[Source data]
------------------------------------

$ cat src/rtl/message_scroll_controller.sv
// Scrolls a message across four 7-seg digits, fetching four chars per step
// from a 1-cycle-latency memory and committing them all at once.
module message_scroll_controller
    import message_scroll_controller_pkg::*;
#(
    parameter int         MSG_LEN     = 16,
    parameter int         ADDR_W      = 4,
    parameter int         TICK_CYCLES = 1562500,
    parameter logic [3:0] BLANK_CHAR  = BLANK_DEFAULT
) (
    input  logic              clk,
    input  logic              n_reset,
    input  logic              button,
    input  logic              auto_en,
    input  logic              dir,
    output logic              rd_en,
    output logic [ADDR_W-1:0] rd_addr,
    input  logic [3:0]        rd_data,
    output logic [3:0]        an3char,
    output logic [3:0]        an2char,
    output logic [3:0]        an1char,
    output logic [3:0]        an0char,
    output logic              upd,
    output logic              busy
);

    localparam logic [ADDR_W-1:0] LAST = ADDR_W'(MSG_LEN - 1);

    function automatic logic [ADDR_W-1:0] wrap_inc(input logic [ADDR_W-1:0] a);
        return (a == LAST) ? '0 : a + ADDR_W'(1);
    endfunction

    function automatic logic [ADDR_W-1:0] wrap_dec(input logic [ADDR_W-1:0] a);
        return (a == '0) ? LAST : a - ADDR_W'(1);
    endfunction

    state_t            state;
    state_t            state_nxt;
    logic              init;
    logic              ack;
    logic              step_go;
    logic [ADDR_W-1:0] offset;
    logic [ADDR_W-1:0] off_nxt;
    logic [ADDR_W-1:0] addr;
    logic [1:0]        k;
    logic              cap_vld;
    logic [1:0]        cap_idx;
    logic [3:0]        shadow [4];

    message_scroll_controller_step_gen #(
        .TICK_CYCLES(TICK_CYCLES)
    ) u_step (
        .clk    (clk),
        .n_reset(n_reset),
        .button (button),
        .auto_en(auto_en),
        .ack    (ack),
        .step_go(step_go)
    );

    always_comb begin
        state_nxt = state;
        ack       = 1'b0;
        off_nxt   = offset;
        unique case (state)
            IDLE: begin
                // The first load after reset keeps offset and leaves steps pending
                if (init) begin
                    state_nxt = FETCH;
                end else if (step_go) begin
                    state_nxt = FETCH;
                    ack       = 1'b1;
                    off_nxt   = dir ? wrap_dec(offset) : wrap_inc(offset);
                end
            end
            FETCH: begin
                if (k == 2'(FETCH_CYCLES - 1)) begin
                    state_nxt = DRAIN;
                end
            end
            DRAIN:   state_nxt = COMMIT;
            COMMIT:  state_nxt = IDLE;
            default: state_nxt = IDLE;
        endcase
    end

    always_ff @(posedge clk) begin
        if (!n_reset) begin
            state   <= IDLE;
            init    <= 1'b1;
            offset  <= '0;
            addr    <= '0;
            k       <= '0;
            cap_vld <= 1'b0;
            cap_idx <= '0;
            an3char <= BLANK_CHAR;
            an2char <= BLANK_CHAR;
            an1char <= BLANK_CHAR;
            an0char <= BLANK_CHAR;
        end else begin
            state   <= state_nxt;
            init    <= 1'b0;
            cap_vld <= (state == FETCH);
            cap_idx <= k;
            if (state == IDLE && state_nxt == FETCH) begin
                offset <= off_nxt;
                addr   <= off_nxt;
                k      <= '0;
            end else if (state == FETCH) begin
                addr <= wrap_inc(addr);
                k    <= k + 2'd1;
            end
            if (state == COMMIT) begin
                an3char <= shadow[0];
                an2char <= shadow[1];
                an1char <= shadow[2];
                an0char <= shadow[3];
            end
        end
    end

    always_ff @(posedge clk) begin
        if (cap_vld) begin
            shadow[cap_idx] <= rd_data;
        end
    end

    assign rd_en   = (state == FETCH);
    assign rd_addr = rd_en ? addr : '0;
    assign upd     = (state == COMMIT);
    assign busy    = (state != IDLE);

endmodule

------------------------------------

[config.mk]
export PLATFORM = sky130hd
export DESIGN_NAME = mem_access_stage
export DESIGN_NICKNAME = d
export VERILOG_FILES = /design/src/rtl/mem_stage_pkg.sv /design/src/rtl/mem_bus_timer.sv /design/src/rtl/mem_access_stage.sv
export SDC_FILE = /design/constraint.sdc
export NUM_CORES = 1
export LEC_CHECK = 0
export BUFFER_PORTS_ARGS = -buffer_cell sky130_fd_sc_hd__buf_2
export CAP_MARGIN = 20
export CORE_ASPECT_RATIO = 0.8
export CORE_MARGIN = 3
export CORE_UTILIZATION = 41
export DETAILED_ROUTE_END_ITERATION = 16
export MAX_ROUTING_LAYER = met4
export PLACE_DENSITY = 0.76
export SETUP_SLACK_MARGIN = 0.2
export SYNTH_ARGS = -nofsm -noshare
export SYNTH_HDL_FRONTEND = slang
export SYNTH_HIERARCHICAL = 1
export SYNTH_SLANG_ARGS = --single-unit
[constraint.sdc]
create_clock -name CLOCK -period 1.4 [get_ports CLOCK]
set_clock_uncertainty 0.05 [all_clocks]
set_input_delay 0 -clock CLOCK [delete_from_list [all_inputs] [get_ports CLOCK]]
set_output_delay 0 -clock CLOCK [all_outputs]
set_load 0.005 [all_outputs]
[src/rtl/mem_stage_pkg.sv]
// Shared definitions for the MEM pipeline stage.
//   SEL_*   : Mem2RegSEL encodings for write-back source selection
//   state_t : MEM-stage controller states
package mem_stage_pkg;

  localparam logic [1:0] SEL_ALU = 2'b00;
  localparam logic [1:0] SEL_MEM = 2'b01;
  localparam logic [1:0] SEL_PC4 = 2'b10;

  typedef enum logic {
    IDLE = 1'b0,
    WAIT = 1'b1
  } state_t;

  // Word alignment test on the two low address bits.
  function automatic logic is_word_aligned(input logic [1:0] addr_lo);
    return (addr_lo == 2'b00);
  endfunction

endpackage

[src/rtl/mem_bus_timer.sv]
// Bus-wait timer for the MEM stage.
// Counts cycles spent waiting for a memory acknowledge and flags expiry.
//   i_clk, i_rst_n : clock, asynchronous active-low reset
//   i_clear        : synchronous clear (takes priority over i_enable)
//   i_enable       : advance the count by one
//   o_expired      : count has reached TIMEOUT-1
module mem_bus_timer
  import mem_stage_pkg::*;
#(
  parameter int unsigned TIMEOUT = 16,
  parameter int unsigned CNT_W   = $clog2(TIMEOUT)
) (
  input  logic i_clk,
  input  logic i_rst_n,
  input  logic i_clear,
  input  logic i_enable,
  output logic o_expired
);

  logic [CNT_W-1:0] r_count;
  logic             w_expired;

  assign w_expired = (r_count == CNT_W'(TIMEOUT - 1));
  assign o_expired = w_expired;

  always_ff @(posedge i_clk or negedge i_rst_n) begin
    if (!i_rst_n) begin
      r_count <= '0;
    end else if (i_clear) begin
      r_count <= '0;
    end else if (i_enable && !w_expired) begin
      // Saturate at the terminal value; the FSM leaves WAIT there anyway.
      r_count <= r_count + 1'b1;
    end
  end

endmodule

------------------------------------

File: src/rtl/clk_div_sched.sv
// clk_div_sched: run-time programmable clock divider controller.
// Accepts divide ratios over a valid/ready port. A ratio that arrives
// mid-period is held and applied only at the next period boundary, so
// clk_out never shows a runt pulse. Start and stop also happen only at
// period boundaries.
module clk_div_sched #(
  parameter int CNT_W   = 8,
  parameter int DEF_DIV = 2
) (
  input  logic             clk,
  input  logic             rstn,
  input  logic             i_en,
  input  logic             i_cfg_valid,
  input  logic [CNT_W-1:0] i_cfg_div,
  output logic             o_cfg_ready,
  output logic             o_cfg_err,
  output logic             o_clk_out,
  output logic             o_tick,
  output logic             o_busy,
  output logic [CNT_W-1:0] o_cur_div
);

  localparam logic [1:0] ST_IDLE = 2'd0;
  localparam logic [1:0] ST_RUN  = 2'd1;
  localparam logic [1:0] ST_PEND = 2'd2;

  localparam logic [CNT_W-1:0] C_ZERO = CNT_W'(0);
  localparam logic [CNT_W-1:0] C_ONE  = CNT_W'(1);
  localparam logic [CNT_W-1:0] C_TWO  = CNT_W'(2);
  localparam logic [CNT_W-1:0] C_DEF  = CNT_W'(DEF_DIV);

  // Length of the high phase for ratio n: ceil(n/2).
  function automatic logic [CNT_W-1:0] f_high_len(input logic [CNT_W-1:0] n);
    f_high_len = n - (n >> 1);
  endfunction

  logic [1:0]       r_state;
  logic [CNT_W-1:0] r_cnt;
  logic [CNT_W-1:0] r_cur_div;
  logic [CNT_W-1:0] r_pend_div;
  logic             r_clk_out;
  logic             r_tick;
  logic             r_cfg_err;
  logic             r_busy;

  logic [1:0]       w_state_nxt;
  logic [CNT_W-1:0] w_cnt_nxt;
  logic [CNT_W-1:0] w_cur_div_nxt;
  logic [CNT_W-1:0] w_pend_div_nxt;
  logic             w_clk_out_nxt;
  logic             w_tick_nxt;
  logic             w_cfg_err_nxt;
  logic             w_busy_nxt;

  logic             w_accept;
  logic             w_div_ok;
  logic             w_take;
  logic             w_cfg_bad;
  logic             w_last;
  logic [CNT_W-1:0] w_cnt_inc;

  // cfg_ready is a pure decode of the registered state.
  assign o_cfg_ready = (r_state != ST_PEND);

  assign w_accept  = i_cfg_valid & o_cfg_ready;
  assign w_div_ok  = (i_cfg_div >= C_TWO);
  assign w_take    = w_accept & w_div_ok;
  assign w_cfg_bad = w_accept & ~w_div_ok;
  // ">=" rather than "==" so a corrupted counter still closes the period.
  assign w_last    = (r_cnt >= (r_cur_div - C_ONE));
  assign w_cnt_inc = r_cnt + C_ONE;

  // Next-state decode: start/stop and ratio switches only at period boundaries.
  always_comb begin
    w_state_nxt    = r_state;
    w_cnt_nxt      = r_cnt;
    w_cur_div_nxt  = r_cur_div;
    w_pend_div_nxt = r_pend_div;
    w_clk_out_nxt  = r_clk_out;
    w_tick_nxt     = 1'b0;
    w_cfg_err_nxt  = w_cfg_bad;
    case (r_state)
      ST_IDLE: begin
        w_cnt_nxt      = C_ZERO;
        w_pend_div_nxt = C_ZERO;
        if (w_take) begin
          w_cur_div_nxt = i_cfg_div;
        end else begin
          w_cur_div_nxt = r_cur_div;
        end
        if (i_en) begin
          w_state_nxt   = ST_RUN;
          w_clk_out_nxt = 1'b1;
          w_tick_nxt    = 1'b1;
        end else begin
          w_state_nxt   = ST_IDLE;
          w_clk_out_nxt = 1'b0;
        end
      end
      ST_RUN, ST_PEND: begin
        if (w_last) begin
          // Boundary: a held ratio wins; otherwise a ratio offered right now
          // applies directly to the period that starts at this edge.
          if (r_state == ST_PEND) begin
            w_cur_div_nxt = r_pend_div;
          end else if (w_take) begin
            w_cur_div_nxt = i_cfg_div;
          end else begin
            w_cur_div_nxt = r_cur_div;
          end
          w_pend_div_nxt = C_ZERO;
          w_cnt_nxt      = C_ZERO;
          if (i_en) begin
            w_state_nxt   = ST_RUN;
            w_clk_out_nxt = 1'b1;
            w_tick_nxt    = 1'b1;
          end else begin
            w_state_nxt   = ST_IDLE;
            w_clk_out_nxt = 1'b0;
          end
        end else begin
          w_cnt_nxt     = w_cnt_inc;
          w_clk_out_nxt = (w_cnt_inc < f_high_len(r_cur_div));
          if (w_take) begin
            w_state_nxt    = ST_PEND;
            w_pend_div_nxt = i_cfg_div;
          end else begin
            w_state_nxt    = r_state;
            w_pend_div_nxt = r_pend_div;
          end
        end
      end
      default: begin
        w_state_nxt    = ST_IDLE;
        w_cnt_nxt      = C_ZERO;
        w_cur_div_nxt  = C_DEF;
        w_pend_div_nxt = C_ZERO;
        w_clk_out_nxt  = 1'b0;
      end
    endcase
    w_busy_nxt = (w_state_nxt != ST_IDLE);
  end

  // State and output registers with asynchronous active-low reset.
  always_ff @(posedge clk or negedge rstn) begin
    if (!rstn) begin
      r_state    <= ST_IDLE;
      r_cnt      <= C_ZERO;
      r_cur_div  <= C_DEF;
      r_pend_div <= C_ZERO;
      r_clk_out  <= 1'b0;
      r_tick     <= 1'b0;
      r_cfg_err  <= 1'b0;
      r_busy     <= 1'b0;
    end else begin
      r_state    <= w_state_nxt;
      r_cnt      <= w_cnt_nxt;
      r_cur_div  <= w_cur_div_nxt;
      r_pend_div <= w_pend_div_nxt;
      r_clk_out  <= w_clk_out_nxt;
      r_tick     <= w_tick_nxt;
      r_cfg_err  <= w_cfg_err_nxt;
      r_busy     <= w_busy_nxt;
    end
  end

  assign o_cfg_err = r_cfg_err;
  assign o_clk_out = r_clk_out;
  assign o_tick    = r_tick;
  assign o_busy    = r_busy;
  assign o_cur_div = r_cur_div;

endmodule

------------------------------------

Task directions: List each line of the entries that holds the string "TIMEOUT".

Result of this exercise:
//   o_expired      : count has reached TIMEOUT-1
  parameter int unsigned TIMEOUT = 16,
  parameter int unsigned CNT_W   = $clog2(TIMEOUT)
  assign w_expired = (r_count == CNT_W'(TIMEOUT - 1));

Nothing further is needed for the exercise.